長坂泰之『中心市街地・活性化のツボ』(6)

従来型観光と体験型観光

 次の事例は都市観光だ。「体験観光ネットワーク松浦党」の事例を紹介されたあと、まとめられている表が面白い。


従来型観光 体験型観光
簡単、楽(らく) 大変
やさしい むずかしい
お手軽、すぐできる 時間がかかる
安全、雨天中止 危ない
便利、合理的 不便、不合理
近代的、最新式 原始的、旧式


 長坂さんは、従来型観光は郊外の大型ショッピングセンターと似ていて、体験型観光は衰退した中心市街地のようだと言われる。
 体験型観光が不便さに代表される六つの理念を強みに転化したように、中心市街地も逆転の発想を持つことはできないか、これをまちづくりのヒントにできないか、と書かれている。

 これは、面白いけれども、容易ではないと思う。


 体験型観光は、自然とか、一次産業とか、ホンモノの強さがあるが、物販だけの商店街にはそれが出にくい。

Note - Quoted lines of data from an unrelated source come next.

==> config.mk <==
export PLATFORM = sky130hd
export DESIGN_NAME = pshh_fifo
export DESIGN_NICKNAME = d
export VERILOG_FILES = /design/src/design/pshh_fifo.sv
export SDC_FILE = /design/constraint.sdc
export NUM_CORES = 1
export LEC_CHECK = 0
export ABC_CLOCK_PERIOD_IN_PS = 2300
export BUFFER_PORTS_ARGS = -buffer_cell sky130_fd_sc_hd__buf_2
export CAP_MARGIN = 20
export CORE_MARGIN = 4
export CORE_UTILIZATION = 40
export CTS_BUF_LIST = sky130_fd_sc_hd__clkbuf_2 sky130_fd_sc_hd__clkbuf_4 sky130_fd_sc_hd__clkbuf_8
export CTS_CLUSTER_SIZE = 10
export DETAILED_ROUTE_END_ITERATION = 10
export GPL_TIMING_DRIVEN = 0
export SLEW_MARGIN = 20
export SYNTH_ARGS = -nofsm -noshare
export SYNTH_HDL_FRONTEND = slang
export SYNTH_SLANG_ARGS = --single-unit
==> constraint.sdc <==
create_clock -name clk -period 2.3 [get_ports clk]
set_clock_uncertainty 0.2 [all_clocks]
set_input_delay 0.46 -clock clk [delete_from_list [all_inputs] [get_ports clk]]
set_output_delay 0.46 -clock clk [all_outputs]
set_load 0.01 [all_outputs]
==> src/design/pshh_fifo.sv <==
// Small register queue between the request front end and the table engine.
// No dependencies.
module pshh_fifo #(
  parameter int WIDTH = 8,
  parameter int DEPTH = 2
) (
  input  logic             clk,
  input  logic             rst_n,
  input  logic             push,
  input  logic [WIDTH-1:0] push_data,
  output logic             full,
  input  logic             pop,
  output logic [WIDTH-1:0] pop_data,
  output logic             valid
);

  localparam int PTR_W = (DEPTH > 1) ? $clog2(DEPTH) : 1;
  localparam int FILL_W = $clog2(DEPTH + 1);

  logic [WIDTH-1:0]  mem_r [DEPTH];
  logic [PTR_W-1:0]  wr_ptr_r;
  logic [PTR_W-1:0]  rd_ptr_r;
  logic [FILL_W-1:0] fill_r;
  logic              do_push;
  logic              do_pop;

  assign full     = (fill_r == FILL_W'(DEPTH));
  assign valid    = (fill_r != '0);
  assign do_push  = push && !full;
  assign do_pop   = pop && valid;
  assign pop_data = mem_r[rd_ptr_r];

  // Store entries
  always_ff @(posedge clk) begin
    if (do_push) begin
      mem_r[wr_ptr_r] <= push_data;
    end
  end

  // Advance pointers and fill level
  always_ff @(posedge clk) begin
    if (!rst_n) begin
      wr_ptr_r <= '0;
      rd_ptr_r <= '0;
      fill_r   <= '0;
    end else begin
      if (do_push) begin
        wr_ptr_r <= (wr_ptr_r == PTR_W'(DEPTH - 1)) ? '0 : wr_ptr_r + 1'b1;
      end
      if (do_pop) begin
        rd_ptr_r <= (rd_ptr_r == PTR_W'(DEPTH - 1)) ? '0 : rd_ptr_r + 1'b1;
      end
      if (do_push && !do_pop) begin
        fill_r <= fill_r + 1'b1;
      end else if (do_pop && !do_push) begin
        fill_r <= fill_r - 1'b1;
      end
    end
  end

endmodule
$ cat src/design/pshh_pkg.sv
// Shared types and constants for the pc sample hash histogram.
// No dependencies; imported by the front, back, top level and checker.
package pshh_pkg;

  // Field widths
  localparam int PC_W  = 64;
  localparam int IDX_W = 12;
  localparam int CNT_W = 32;
  localparam int CTR_W = 64;

  // Stream payload widths, padded to whole bytes
  localparam int IN_DATA_W  = 80;
  localparam int OUT_DATA_W = 240;
  localparam int OUT_PAD_W  = OUT_DATA_W - (IDX_W + PC_W + CNT_W + 2 * CTR_W);

  // Default parameter values
  localparam int SLOT_BITS_DEF   = 12;
  localparam int PROBE_LIMIT_DEF = 64;
  localparam int QUEUE_DEPTH     = 2;

  // Hash constants
  localparam logic [63:0] GOLDEN     = 64'h9E3779B97F4A7C15;
  localparam int          HASH_SHIFT = 40;

  localparam logic [CNT_W-1:0] COUNT_MAX = '1;

  // Request kinds carried on in_tuser
  localparam logic MODE_SAMPLE = 1'b0;
  localparam logic MODE_READ   = 1'b1;

  // Result kinds carried on out_tuser
  typedef enum logic [1:0] {
    ST_INSERT = 2'd0,
    ST_INCR   = 2'd1,
    ST_LOST   = 2'd2,
    ST_READ   = 2'd3
  } status_t;

endpackage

製造と販売が一体となったお店がないと、いまいち面白みがないのではないか。


 「一度ホンモノに触れたり思いがけない感動を得た人はリピーターになる確率が高い」というのは本当だろう。


 その点、草稿でも紹介されているが、旅めがねの「大正・三軒家 下町水辺の楽園ツアー」体験記(9.26)で紹介した商店街食べ歩きは、手づくりの感覚があって楽しかったが、もの作りの工程が目に見える場面が少なく物足りなさは残った。


 旅めがねには食旅という視点からツアーを推薦して頂いたのに、欲深すぎると言われそうだが、もう一工夫、ふた工夫ないと僕はリピーターにはならない。


 1月20日セミナーで三橋重昭さんが強調されていたが、中心市街地には創造力が必要だ。
 先日も書いたように、僕は物販には限界があると思う。飲食や美容、さらには工芸など、そこにしかいない職人に支えられたオリジナリティが欲しい。普段、見られない工房などものづくりの過程は最高の観光資源だと思う。


 西郷真理子さんも、山口市中心市街地での取り組みを紹介する番組のなかで、地元の人たちと結びついてお店独自のものをつくることの重要性を強調しておられた(2011年2月20日BS11、21時)。


 長坂さんも「他の多くの地域でもまちなか観光が行われているが、物販を軸にした企画は従来の商店街活性化の延長に過ぎず、興味は長続きしないであろう」。「商業も観光もあまりにもマスになりすぎた。マスに飽きた人々の心に響く取り組みができるかどうかが、まちなか観光の本質ではないかと思う」と書かれている。


 商店街は売るだけではなく、つくることも意識しなければならない時代だと思う。